Extracted material
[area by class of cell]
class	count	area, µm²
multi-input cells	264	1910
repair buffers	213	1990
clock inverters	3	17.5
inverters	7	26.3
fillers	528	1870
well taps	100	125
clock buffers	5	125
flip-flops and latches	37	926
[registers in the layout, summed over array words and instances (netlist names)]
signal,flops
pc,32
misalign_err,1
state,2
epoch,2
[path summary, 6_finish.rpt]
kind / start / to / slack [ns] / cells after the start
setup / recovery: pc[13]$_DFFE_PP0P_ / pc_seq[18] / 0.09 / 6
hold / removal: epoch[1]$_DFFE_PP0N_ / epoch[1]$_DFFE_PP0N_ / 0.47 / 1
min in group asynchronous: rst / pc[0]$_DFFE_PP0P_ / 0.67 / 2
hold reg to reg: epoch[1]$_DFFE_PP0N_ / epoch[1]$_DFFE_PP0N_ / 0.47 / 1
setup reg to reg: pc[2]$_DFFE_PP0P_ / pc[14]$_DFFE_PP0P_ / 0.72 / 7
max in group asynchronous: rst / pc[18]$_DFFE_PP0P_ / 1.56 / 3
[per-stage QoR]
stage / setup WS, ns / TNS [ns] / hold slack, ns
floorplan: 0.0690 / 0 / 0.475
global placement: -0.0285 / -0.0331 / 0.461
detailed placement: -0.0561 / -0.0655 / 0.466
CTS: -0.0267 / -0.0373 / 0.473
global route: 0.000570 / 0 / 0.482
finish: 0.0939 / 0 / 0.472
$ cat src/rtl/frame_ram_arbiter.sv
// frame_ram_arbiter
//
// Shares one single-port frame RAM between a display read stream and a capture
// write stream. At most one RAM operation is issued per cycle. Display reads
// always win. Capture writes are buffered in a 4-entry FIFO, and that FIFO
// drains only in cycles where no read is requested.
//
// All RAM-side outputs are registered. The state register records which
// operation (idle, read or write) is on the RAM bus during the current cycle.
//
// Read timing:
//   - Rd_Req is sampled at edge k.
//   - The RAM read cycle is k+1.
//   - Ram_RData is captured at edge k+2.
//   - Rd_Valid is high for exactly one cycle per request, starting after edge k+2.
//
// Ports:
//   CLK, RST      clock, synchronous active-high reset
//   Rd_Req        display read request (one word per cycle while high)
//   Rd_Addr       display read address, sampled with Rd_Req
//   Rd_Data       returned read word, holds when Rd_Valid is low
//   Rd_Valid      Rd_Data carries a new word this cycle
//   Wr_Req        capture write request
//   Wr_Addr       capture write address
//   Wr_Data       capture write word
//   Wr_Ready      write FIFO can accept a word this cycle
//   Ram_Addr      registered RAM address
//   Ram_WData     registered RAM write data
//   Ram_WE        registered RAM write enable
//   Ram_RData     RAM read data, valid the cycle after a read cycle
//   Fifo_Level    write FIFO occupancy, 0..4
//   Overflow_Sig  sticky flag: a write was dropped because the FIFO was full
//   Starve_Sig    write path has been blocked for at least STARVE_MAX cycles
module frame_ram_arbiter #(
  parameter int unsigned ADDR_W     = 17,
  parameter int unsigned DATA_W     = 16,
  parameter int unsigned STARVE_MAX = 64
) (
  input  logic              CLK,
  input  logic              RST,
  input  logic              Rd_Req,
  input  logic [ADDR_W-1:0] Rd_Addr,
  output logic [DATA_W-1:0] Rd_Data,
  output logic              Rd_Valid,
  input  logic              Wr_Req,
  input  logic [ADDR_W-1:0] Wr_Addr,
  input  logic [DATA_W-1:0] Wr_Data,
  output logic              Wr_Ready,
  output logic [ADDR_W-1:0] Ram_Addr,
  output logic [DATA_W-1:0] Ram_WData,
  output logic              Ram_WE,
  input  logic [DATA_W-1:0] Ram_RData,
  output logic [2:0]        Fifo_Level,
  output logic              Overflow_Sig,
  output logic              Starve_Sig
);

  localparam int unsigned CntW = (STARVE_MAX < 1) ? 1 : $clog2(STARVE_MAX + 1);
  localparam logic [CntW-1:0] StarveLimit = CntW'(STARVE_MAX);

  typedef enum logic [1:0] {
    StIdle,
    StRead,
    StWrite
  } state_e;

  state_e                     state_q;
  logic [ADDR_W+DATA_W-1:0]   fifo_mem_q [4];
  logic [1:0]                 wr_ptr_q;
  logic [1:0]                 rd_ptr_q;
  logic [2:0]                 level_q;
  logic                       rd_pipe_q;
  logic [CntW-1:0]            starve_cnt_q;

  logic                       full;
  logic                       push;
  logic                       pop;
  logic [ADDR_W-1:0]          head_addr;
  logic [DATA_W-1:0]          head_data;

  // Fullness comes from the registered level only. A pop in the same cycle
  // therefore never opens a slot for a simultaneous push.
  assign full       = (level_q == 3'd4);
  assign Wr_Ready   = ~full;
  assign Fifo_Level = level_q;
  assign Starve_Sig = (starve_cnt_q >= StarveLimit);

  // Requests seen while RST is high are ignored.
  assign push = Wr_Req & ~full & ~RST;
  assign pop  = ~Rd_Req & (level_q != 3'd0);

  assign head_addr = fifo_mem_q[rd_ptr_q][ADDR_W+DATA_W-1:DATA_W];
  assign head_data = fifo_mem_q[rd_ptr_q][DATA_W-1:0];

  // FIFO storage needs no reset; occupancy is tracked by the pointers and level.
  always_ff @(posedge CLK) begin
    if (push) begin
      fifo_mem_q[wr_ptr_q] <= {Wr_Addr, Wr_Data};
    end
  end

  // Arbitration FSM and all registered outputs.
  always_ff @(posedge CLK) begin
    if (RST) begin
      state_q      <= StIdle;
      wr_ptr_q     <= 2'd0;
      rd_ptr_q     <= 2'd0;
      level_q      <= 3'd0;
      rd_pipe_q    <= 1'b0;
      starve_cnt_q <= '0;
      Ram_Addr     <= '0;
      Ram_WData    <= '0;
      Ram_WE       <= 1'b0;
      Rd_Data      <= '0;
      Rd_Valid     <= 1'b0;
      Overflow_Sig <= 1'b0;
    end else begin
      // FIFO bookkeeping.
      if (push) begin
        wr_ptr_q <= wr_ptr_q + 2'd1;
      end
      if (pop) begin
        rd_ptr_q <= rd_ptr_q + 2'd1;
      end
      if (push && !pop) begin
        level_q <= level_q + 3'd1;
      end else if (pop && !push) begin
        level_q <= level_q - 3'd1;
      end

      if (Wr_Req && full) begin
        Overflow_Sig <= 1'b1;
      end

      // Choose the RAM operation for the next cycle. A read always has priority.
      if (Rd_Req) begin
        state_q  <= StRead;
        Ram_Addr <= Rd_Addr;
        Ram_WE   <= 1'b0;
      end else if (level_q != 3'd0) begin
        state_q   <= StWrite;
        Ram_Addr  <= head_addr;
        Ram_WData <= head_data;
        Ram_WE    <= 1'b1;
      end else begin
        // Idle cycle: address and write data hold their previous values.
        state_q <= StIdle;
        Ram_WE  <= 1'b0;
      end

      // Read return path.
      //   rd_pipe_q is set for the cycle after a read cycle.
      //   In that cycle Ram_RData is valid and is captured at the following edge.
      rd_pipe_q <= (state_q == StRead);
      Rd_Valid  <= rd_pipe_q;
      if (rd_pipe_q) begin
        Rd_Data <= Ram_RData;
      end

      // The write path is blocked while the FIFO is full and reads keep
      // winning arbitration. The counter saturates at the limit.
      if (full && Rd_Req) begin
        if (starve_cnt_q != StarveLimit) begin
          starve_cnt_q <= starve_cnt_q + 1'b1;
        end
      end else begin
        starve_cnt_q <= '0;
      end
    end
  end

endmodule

==

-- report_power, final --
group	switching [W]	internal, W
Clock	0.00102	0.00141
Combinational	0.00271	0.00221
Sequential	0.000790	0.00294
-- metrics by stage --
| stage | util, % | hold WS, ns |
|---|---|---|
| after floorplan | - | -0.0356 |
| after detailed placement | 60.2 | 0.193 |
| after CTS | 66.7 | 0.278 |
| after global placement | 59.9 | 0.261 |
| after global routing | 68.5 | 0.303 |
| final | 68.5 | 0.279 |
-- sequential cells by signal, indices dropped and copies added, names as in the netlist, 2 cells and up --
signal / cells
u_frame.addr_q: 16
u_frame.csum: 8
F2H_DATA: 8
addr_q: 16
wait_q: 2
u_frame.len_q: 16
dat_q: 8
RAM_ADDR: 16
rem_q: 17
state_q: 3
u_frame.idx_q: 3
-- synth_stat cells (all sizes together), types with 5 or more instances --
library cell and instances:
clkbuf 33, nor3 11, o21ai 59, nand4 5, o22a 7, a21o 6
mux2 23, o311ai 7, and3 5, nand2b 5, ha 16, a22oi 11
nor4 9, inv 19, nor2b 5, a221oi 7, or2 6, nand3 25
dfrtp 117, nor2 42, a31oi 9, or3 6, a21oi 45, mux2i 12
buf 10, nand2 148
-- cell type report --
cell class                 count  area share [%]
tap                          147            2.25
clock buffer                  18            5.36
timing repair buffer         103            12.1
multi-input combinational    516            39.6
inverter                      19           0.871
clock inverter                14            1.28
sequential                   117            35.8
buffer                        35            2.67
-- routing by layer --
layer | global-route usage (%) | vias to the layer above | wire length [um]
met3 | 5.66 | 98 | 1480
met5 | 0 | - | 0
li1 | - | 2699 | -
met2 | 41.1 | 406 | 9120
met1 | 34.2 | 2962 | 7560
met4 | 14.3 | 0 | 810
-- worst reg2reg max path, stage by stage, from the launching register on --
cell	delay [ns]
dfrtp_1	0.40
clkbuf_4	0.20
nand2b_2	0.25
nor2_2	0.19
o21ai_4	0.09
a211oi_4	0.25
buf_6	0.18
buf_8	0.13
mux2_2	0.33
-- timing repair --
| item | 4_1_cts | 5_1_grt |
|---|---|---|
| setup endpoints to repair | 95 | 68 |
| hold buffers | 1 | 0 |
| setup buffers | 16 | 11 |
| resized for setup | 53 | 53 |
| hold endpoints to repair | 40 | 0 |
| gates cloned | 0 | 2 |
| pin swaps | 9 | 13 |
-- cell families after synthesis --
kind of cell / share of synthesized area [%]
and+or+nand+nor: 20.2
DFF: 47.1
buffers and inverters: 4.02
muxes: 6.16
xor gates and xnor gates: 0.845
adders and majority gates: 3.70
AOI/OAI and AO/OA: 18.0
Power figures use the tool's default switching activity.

About this exercise
Look above for the line containing "floorplan: 0.0690 / 0 / 0.475". Output from there through the line containing "global route: 0.000570 / 0 / 0.482", exactly and inclusively.

Your solution
floorplan: 0.0690 / 0 / 0.475
global placement: -0.0285 / -0.0331 / 0.461
detailed placement: -0.0561 / -0.0655 / 0.466
CTS: -0.0267 / -0.0373 / 0.473
global route: 0.000570 / 0 / 0.482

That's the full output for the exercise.